Some tokens such as SELECT, INSERT and WHERE are reserved keywords, which have specific meanings in SQL syntax. Keywords are case insensitive, which means that SELECT and select are equivalent. A keyword can not be used as an identifier.

For a complete list of keywords, see the appendix.

# Identifiers

Identifiers are tokens that represent user-defined objects such as streams, fields, and other ones. For example, my_stream can be used as a stream name, and temperature can represent a field in the stream.

By now, identifiers only support C-style naming rules. It means that an identifier name can only have letters (both uppercase and lowercase letters), digits, and the underscore. Besides, the first letter of an identifier should be either a letter or an underscore.

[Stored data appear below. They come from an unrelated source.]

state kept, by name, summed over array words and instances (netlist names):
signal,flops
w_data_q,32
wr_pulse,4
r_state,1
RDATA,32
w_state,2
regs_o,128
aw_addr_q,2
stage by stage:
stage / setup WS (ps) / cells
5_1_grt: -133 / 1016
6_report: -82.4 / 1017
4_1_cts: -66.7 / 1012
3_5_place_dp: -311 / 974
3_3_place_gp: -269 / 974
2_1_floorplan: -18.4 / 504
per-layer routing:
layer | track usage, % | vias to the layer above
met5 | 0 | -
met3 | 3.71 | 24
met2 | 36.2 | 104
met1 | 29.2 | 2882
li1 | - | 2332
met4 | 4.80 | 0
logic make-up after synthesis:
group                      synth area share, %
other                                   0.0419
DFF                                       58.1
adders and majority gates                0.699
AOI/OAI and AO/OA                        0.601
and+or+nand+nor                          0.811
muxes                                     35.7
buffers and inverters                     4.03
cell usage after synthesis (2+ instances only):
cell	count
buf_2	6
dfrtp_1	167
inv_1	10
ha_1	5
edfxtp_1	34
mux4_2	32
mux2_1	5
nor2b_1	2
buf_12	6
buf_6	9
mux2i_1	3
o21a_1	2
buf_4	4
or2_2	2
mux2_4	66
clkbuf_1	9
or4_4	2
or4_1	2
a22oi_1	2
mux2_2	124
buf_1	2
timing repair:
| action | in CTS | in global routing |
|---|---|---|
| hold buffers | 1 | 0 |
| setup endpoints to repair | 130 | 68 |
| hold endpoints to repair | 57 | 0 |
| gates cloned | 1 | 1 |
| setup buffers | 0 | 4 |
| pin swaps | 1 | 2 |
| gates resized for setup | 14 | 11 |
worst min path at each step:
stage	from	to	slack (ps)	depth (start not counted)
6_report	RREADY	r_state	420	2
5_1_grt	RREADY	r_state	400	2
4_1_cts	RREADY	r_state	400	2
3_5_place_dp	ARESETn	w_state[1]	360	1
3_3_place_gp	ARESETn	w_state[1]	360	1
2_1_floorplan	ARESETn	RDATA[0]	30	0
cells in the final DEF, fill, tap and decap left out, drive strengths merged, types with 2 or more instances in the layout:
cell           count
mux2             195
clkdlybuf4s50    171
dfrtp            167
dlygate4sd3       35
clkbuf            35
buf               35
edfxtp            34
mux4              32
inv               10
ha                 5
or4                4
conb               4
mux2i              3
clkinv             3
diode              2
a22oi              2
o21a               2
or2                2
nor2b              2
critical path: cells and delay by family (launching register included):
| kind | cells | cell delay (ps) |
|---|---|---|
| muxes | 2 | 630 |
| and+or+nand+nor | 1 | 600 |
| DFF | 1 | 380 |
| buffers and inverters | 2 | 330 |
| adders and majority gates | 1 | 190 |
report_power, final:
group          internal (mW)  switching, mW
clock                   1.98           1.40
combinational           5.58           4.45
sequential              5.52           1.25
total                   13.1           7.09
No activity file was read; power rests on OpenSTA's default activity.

By now, identifiers are case sensitive, which means that my_stream and MY_STREAM are different identifiers.

# Literals (Constants)

Literals are objects with known values before being executed. There are six types of constants: integers, floats, strings, dates, time, and intervals so far.

# Integers

Integers are in the form of digits, where digits are one or more single-digit integers (0 through 9). Negatives such as -1 are also supported. Note that scientific notation is not supported yet.

# Floats

Floats are in the form of digits . digits. Negative floats such as -11.514 are supported. Note that

  • scientific notation is not supported yet.
  • Forms such as 1. and .99 are not supported yet.

# Strings

Strings are arbitrary character series surrounded by double quotes ("), such as "JSON".

# Dates

Dates represent a date exact to a day in the form of DATE <year>-<month>-<day>, where <year>, <month> and <day> are all integer constants. Note that the leading DATE should not be omitted.

Example: DATE 2021-01-02

# Time

Time constants represent time exact to a second in the form of TIME <hour>-<minute>-<second>, where <hour>, <minute> and <second> are all integer constants. Note that the leading TIME should not be omitted.

Example: TIME 11:45:14

# Intervals

Intervals represent a time section in the form of INTERVAL <num> <time_unit>, where <num> is an integer constant and <time_unit> is one of YEAR, MONTH, WEEK, DAY, MINUTE and SECOND. Note that the leading INTERVAL should not be omitted.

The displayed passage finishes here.